This evening the House Rules Committee met to craft the rule for the Consideration of HR 8, the North American Energy Security and Infrastructure Act of 2015. The version of the bill being considered includes the original bill, amendments adopted by the House Energy and Commerce Committee, modified versions of HR 2295 (as a new §1111) and HR 2358 (as a new §1112), along with some technical amendments proposed by Rep. Upton (R,MI). The rule for HR 8 adopted this evening only covers the initial 1 hour of general discussion of the bill, not any amendment process on the House Floor.
A total of 94 proposed amendments to HR 8 were submitted to the Rules Committee. If a restrictive rule for the amendment process is adopted, it is likely that only selected amendments from this list would be considered on the House floor. It is not clear from tonight’s Committee actions that a restricted rule will be adopted at a future hearing.
Of those amendments there are only six that may be of specific interest to readers of this blog. They are:
#19 Norcross (D,NJ) – Directs the Secretary of Energy to study weaknesses in the security architecture of certain smart meters currently available, and promulgate regulations to mitigate those weaknesses.
#21 Norcross – Allows the Secretary of Energy to address prospective grid security emergencies proactively.
#34 DeSaulnier (D,CA), Lowey (D,NY) – Requires the Department of Energy to study the maximum level of volatility that is consistent with the safest practicable shipment of crude oil.
#84 Jackson-Lee (D,TX) – Directs the Secretary of Energy to submit to the Committees on Energy and Commerce and Natural Resources of the House of Representatives and the Committee on Energy and Natural Resources of the Senate a report on methods to increase electric grid resilience with respect to all threats, including cyber attacks, vandalism, terrorism, and severe weather, no later than 120 days after the date of enactment of the Act.
#92 Garamendi (D,CA) – Sets the maximum volatility threshold for crude oil transported by rail at 8.5 psi until a national standard is established.
#93 Franks (R,AZ) – Secures the most critical components of America's electrical infrastructure against the threat posed by a potentially catastrophic electromagnetic pulse.
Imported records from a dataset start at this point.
Source: an optimization exercise on an open RTL-to-GDS flow (aim: small area and a short achievable clock period). Production flows keep margins and buffers that such runs may drop. In this exercise RTL edits were held to simulation tests only and were not proved equivalent to the original.

## flow/design.v (module list and top-level ports; edited modules follow where they fit)
// module test_dsp: 1234 lines
module test_dsp #(parameter width_in1=26, parameter width_in2=14, parameter width_out=40) (
    input clk_i,
    input signed [width_in1:0] a_i,
    input signed [width_in2:0] b_i,
    input signed [width_out:0] pd_pattern1,
    output signed [width_out:0] c_o,
    output reg ones_o
);
  // ...
==> flow/flow/run.sh <==
#!/bin/bash
# Standard ORFS layout, with one extra step between synthesis and floorplan:
# flow/polarity.py removes the polarity inverters that Yosys's full-adder
# extraction leaves between adder cells (full adders are self-dual), and
# swaps gates for their complement cells where that saves an inverter.
# Registers and ports are untouched.
set -euo pipefail
cd "$(dirname "$0")/.."
W=$(pwd)
R=$W/orfs/results/${FLOW_PLATFORM}/test_dsp/base
LIB=${FLOW_HOME}/platforms/${FLOW_PLATFORM}/lib/sky130_fd_sc_hd__tt_025C_1v80.lib
# port buffers: a real buffer cell (buffer_ports otherwise picks a delay cell)
export BUFFER_PORTS_ARGS="-buffer_cell sky130_fd_sc_hd__buf_2"
bash standard.sh synth > "$W/run_synth.log" 2>&1
cp "$R/1_2_yosys.v" "$W/1_2_yosys.standard.v"
python3 flow/polarity.py "$LIB" "$W/1_2_yosys.standard.v" "$R/1_2_yosys.v" > "$W/run_polarity.log" 2>&1
rm -f "$R/1_synth.odb" "$R/1_synth.sdc"
bash standard.sh finish > "$W/run_layout.log" 2>&1
==> flow/flow/polarity.py <==
#!/usr/bin/env python3
"""Remove polarity inverters from a Yosys gate netlist (sky130hd).

Yosys's extract_fa leaves many inverters between full-adder cells.  A full
adder is self-dual, FA(~a, ~b, ~c) = (~sum, ~carry), so each fa cell may
work on inverted signals; a gate with a complement cell (and2/nand2,
a21o/a21oi, ...) may produce its output inverted.  This pass chooses those
polarities to minimise cell area (the inverters still needed plus the
complement swaps), then rewires the netlist with one shared inverter per
signal whose other polarity is still needed.  Registers, ports and every
other cell keep their function; only combinational cells change.

usage: polarity.py LIB in.v out.v
"""
import random
import re
import sys

lib, fin, fout = sys.argv[1:4]
src = open(fin).read()
libt = open(lib).read()

# --- library: area and pins per cell --------------------------------------
AREA = {}
PINS = {}
for m in re.finditer(r'cell \("sky130_fd_sc_hd__(\w+)"\)\s*\{', libt):
    name = m.group(1)
    nxt = libt.find('cell ("sky130_fd_sc_hd__', m.end())
    body = libt[m.end():nxt if nxt > 0 else len(libt)]
    a = re.search(r'\barea\s*:\s*([\d.]+)', body)
    AREA[name] = float(a.group(1)) if a else 0.0
    ins, outs = set(), set()
    for pm in re.finditer(r'pin \("(\w+)"\)\s*\{(.{0,400})', body, re.S):
        d = re.search(r'direction\s*:\s*"?(\w+)', pm.group(2))
        if d:
            (ins if d.group(1) == 'input' else outs).add(pm.group(1))
    PINS[name] = (ins, outs)

PAIRS = [('and2', 'nand2'), ('and3', 'nand3'), ('and4', 'nand4'), ('or2', 'nor2'),
         ('or3', 'nor3'), ('or4', 'nor4'), ('xor2', 'xnor2'), ('xor3', 'xnor3'),
         ('a21o', 'a21oi'), ('a22o', 'a22oi'), ('a211o', 'a211oi'), ('a31o', 'a31oi'),
         ('a32o', 'a32oi'), ('a221o', 'a221oi'), ('a2111o', 'a2111oi'), ('a311o', 'a311oi'),
         ('a41o', 'a41oi'), ('o21a', 'o21ai'), ('o22a', 'o22ai'), ('o211a', 'o211ai'),
         ('o31a', 'o31ai'), ('o32a', 'o32ai'), ('o221a', 'o221ai'), ('o311a', 'o311ai'),
         ('o2111a', 'o2111ai'), ('o41a', 'o41ai'), ('a21bo', 'a21boi'), ('o21ba', 'o21bai'),
         ('and2b', 'nand2b'), ('or2b', 'nor2b'), ('and3b', 'nand3b'), ('or3b', 'nor3b'),
         ('and4b', 'nand4b'), ('or4b', 'nor4b'), ('and4bb', 'nand4bb'), ('or4bb', 'nor4bb'),
         ('mux2', 'mux2i')]
COMP = {}
for a, b in PAIRS:
    COMP[a] = b
    COMP[b] = a


def complement(short):
    m = re.fullmatch(r'(\w+?)_(\d+)', short)
    if not m or m.group(1) not in COMP:
        return None
    base, drive = COMP[m.group(1)], int(m.group(2))
    drives = sorted(int(re.fullmatch(r'.*_(\d+)', n).group(1)) for n in AREA
                    if re.fullmatch(re.escape(base) + r'_\d+', n))
    cand = [d for d in drives if d >= drive] or drives
    if not cand:
        return None
    c = f'{base}_{cand[0]}'
    if c not in PINS or short not in PINS:
        return None
    if PINS[c][0] != PINS[short][0] or len(PINS[c][1]) != 1 or len(PINS[short][1]) != 1:
        return None
    return c


INV_AREA = AREA['inv_1']

# --- netlist ---------------------------------------------------------------
cell_re = re.compile(r'^  (sky130_fd_sc_hd__(\w+)) (\S+)\s+\((.*?)\n  \);\n', re.S | re.M)
pin_re = re.compile(r'\.(\w+)\(([^()]*)\)')

cells = []
for m in cell_re.finditer(src):
    short = m.group(2)
    pins = pin_re.findall(m.group(4))
    cells.append({'short': short, 'name': m.group(3), 'pins': pins, 'span': m.span()})

# a half adder may be split into xor2/xnor2 + and2/nand2 so that each output
# can take either polarity; both halves are modelled as complement cells
newcells = []
for c in cells:
    if re.fullmatch(r'ha_\d+', c['short']):
        d = dict(c['pins'])
        pid = len(newcells)
        newcells.append({'short': 'xor2_1', 'name': c['name'], 'pins': [('A', d['A']), ('B', d['B']), ('X', d['SUM'])],
                         'span': c['span'], 'ha': (pid, 0, c)})
        newcells.append({'short': 'and2_1', 'name': c['name'], 'pins': [('A', d['A']), ('B', d['B']), ('X', d['COUT'])],
                         'span': None, 'ha': (pid, 1, c)})
    else:
        newcells.append(c)
cells = newcells

hdr = re.search(r'module\s+\w+\s*\((.*?)\);', src, re.S)
ports = set(x.strip() for x in hdr.group(1).split(','))
if re.search(r'^\s*assign\s', src, re.M):
    open(fout, 'w').write(src)
    print('assign statements present; netlist left unchanged')
    sys.exit(0)


def key(n):
    return n.strip()


def is_port_net(k):
    return k.lstrip('\\').split('[')[0].strip() in ports


def outpins(c):
    return PINS.get(c['short'], (set(), {'X', 'Y', 'Q', 'SUM', 'COUT', 'HI', 'LO'}))[1]


driver = {}
for i, c in enumerate(cells):
    for p, n in c['pins']:
        if p in outpins(c):
            driver[key(n)] = i

removable = []
for c in cells:
    ok = False
    if re.fullmatch(r'inv_\d+', c['short']):
        ok = not is_port_net(key(dict(c['pins'])['Y']))
    removable.append(ok)


def root(k):
    par = 0
    while k in driver and removable[driver[k]]:
        k = key(dict(cells[driver[k]]['pins'])['A'])
        par ^= 1
    return k, par


kind = []
comp = []
for i, c in enumerate(cells):
    if removable[i]:
        kind.append(None)
        comp.append(None)
    elif re.fullmatch(r'fa_\d+', c['short']):
        kind.append('fa')
        comp.append(None)
    else:
        cc = complement(c['short'])
        kind.append('comp' if cc else None)
        comp.append(cc)

cons = []
for i, c in enumerate(cells):
    if removable[i]:
        continue
    for j, (p, n) in enumerate(c['pins']):
        if p in outpins(c):
            continue
        r, q = root(key(n))
        cons.append((i, j, r, q))
by_root = {}
for ci, (i, j, r, q) in enumerate(cons):
    by_root.setdefault(r, []).append(ci)
port_roots = {k for k in driver if is_port_net(k)}

flip = [0] * len(cells)


def drv_pol(r):
    d = driver.get(r)
    if d is None or kind[d] is None:
        return 0
    return flip[d]


def need(ci):
    i, j, r, q = cons[ci]
    return q ^ (flip[i] if kind[i] == 'fa' else 0)


def cost_root(r):
    d = drv_pol(r)
    if r in port_roots and d:
        return 1e6
    for ci in by_root.get(r, []):
        if need(ci) != d:
            return INV_AREA
    return 0.0


def cell_cost(i):
    c = cells[i]
    if 'ha' in c:
        pid, half, orig = c['ha']
        if half == 1:
            return 0.0
        fs, fc = flip[pid], flip[pid + 1]
        if not fs and not fc:
            return 0.0
        a = AREA['xnor2_1' if fs else 'xor2_1'] + AREA['nand2_1' if fc else 'and2_1']
        return a - AREA[orig['short']]
    if kind[i] == 'comp' and flip[i]:
        return AREA[comp[i]] - AREA[cells[i]['short']]
    return 0.0


touch = {}
for i, c in enumerate(cells):
    if kind[i] is None:
        continue
    rs = set()
    for p, n in c['pins']:
        k = key(n)
        if p in outpins(c):
            rs.add(k)
        elif kind[i] == 'fa':
            rs.add(root(k)[0])
    touch[i] = rs


def total():
    return sum(cost_root(r) for r in set(by_root) | port_roots) + sum(cell_cost(i) for i in touch)


def owner(i):
    c = cells[i]
    return c['ha'][0] if 'ha' in c else i


def delta(i):
    rs = touch[i]
    o = owner(i)
    c0 = sum(cost_root(r) for r in rs) + cell_cost(o)
    flip[i] ^= 1
    c1 = sum(cost_root(r) for r in rs) + cell_cost(o)
    flip[i] ^= 1
    return c1 - c0


before = total()
rng = random.Random(1)
ids = list(touch)
best_flip = list(flip)
cur = best = before
steps = 60 * len(ids) + 1
for step in range(steps):
    T = max(0.05, 4.0 * (1 - step / steps))
    i = ids[rng.randrange(len(ids))]
    d = delta(i)
    if d <= 0 or rng.random() < pow(2.718281828, -d / T):
        flip[i] ^= 1
        cur += d
        if cur < best - 1e-9:
            best = cur
            best_flip = list(flip)
flip[:] = best_flip
changed = True
while changed:
    changed = False
    for i in ids:
        if delta(i) < -1e-9:
            flip[i] ^= 1
            changed = True
after = total()

# --- rewrite ---------------------------------------------------------------
orig_text = {}
for c in cells:
    for p, n in c['pins']:
        orig_text.setdefault(key(n), n)
newinv = {}
extra_wires, extra_cells = [], []


def net_for(r, want):
    if want == drv_pol(r):
        return orig_text.get(r, r)
    if r not in newinv:
        k = len(newinv)
        nn = f'polinv_{k}'
        newinv[r] = nn
        extra_wires.append(f'  wire {nn};\n')
        extra_cells.append(f'  sky130_fd_sc_hd__inv_1 polinv_cell_{k} (\n'
                           f'    .A({orig_text.get(r, r)}),\n    .Y({nn})\n  );\n')
    return newinv[r]


newpins = {}
for ci, (i, j, r, q) in enumerate(cons):
    newpins[(i, j)] = net_for(r, need(ci))

# size each new inverter by its fanout
fan = {}
for nn in newpins.values():
    fan[nn] = fan.get(nn, 0) + 1
for k, r in enumerate(list(newinv)):
    nn = newinv[r]
    f = fan.get(nn, 0)
    size = 1 if f <= 3 else 2 if f <= 6 else 4 if f <= 12 else 8
    extra_cells[k] = extra_cells[k].replace('sky130_fd_sc_hd__inv_1 ', f'sky130_fd_sc_hd__inv_{size} ', 1)

out = []
pos = 0
nswap = 0
def hname(name, suf):
    if name.startswith('\\'):
        return name.rstrip() + suf + ' '
    return name + suf


for i, c in enumerate(cells):
    if c['span'] is not None:
        s, e = c['span']
        out.append(src[pos:s])
        pos = e
    if removable[i]:
        continue
    if 'ha' in c:
        pid, half, orig = c['ha']
        if half == 1:
            continue
        fs, fc = flip[pid], flip[pid + 1]
        ins = [newpins.get((pid, 0), cells[pid]['pins'][0][1]), newpins.get((pid, 1), cells[pid]['pins'][1][1])]
        ins2 = [newpins.get((pid + 1, 0), cells[pid + 1]['pins'][0][1]), newpins.get((pid + 1, 1), cells[pid + 1]['pins'][1][1])]
        assert ins == ins2
        so, co = cells[pid]['pins'][2][1], cells[pid + 1]['pins'][2][1]
        if not fs and not fc:
            out.append(f'  sky130_fd_sc_hd__{orig["short"]} {c["name"]} (\n    .A({ins[0]}),\n    .B({ins[1]}),\n'
                       f'    .COUT({co}),\n    .SUM({so})\n  );\n')
        else:
            nswap += 1
            st, sp = ('xnor2_1', 'Y') if fs else ('xor2_1', 'X')
            ct, cp = ('nand2_1', 'Y') if fc else ('and2_1', 'X')
            out.append(f'  sky130_fd_sc_hd__{st} {hname(c["name"], "_s")} (\n    .A({ins[0]}),\n    .B({ins[1]}),\n    .{sp}({so})\n  );\n')
            out.append(f'  sky130_fd_sc_hd__{ct} {hname(c["name"], "_c")} (\n    .A({ins[0]}),\n    .B({ins[1]}),\n    .{cp}({co})\n  );\n')
        continue
    short = c['short']
    pins = c['pins']
    if kind[i] == 'comp' and flip[i]:
        nswap += 1
        newshort = comp[i]
        op_old = next(iter(PINS[short][1]))
        op_new = next(iter(PINS[newshort][1]))
        pins = [(op_new if p == op_old else p, n) for p, n in pins]
        short = newshort
    pl = [f'    .{p}({newpins.get((i, j), n)})' for j, (p, n) in enumerate(pins)]
    out.append(f'  sky130_fd_sc_hd__{short} {c["name"]} (\n' + ',\n'.join(pl) + '\n  );\n')
tail = src[pos:]
idx = tail.rfind('endmodule')
out.append(tail[:idx])
out.extend(extra_cells)
out.append(tail[idx:])
text = ''.join(out)
m = re.search(r'\n  wire ', text)
text = text[:m.start() + 1] + ''.join(extra_wires) + text[m.start() + 1:]
open(fout, 'w').write(text)
print(f'inverters removed {sum(removable)}, added {len(newinv)}; complement swaps {nswap}; '
      f'fa flipped {sum(flip[i] for i in ids if kind[i] == "fa")}; '
      f'area cost {before:.1f} -> {after:.1f} (relative)')
==> flow/standard.sh <==
#!/bin/bash
# synth_recipe.tcl (not shown) runs the flow's synth.tcl, then flattens the netlist and writes it again
# the make line also repeats each setting of config.mk as NAME=value (left out here)
make -C /OpenROAD-flow-scripts/flow DESIGN_CONFIG=/design/flow/config.mk WORK_HOME=/design/flow/orfs CLKGATE_MAP_FILE= SYNTH_SCRIPT=/design/flow/synth_recipe.tcl "${@:-finish}"
==> flow/config.mk <==
export PLATFORM = sky130hd
export DESIGN_NAME = test_dsp
export DESIGN_NICKNAME = test_dsp
export VERILOG_FILES = /design/flow/design.v
export SDC_FILE = /design/flow/constraint.sdc
export NUM_CORES = 4
export LEC_CHECK = 0
export ABC_AREA = 1
export CAP_MARGIN = 20
export CORE_MARGIN = 2
export CORE_UTILIZATION = 50
export CTS_BUF_LIST = sky130_fd_sc_hd__clkbuf_8
export CTS_CLUSTER_DIAMETER = 71
export CTS_CLUSTER_SIZE = 12
export SETUP_SLACK_MARGIN = 3.3
export SLEW_MARGIN = 20
==> flow/constraint.sdc <==
create_clock -name core_clock -period 6.5 [get_ports {clk_i}]
set_input_delay 1.3000 -clock core_clock [delete_from_list [all_inputs] [get_ports {clk_i}]]
set_output_delay 1.3000 -clock core_clock [all_outputs]
set_load 0.01 [all_outputs]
The initial consideration of HR 8 under the rule approved this evening will probably start tomorrow. Based upon the way the House dealt with HR 22 earlier this month it is very possible that there will not be any more work by the Rules Committee on HR 8 and that all 94 amendments submitted to date will be allowed to be introduced on the House floor. There is a minor chance that there will be an open amendment process on this bill that would consider any offered amendments.
The two crude oil volatility amendments (#34 and #92) of those listed above are the only ones that have any significant controversy associated with them. I would expect that all of the others could pass in floor votes. Since #34 would effectively only require a study and report to Congress, I think that it could pass. The Garamendi amendment will certainly be opposed vigorously by the oil industry and that limits it chance of passing.
The Garamendi amendment is very similar in intent to HR 2379.
I did a somewhat detailed explanation of the shortcomings of the use of Reid Vapor Pressure measurement in my discussion of HR 1679. Garamendi continues to try to use this method even though it is ill suited to the differentiation of crude oil flammability or explosiveness. This is a fairly typical case of a politician not understanding the technical details of what he is attempting to legislate. The DeSaulnier amendment, on the other hand, requires the Secretary of Transportation to study and set a volatility standard for crude oil; leaving the technical details to the professionals.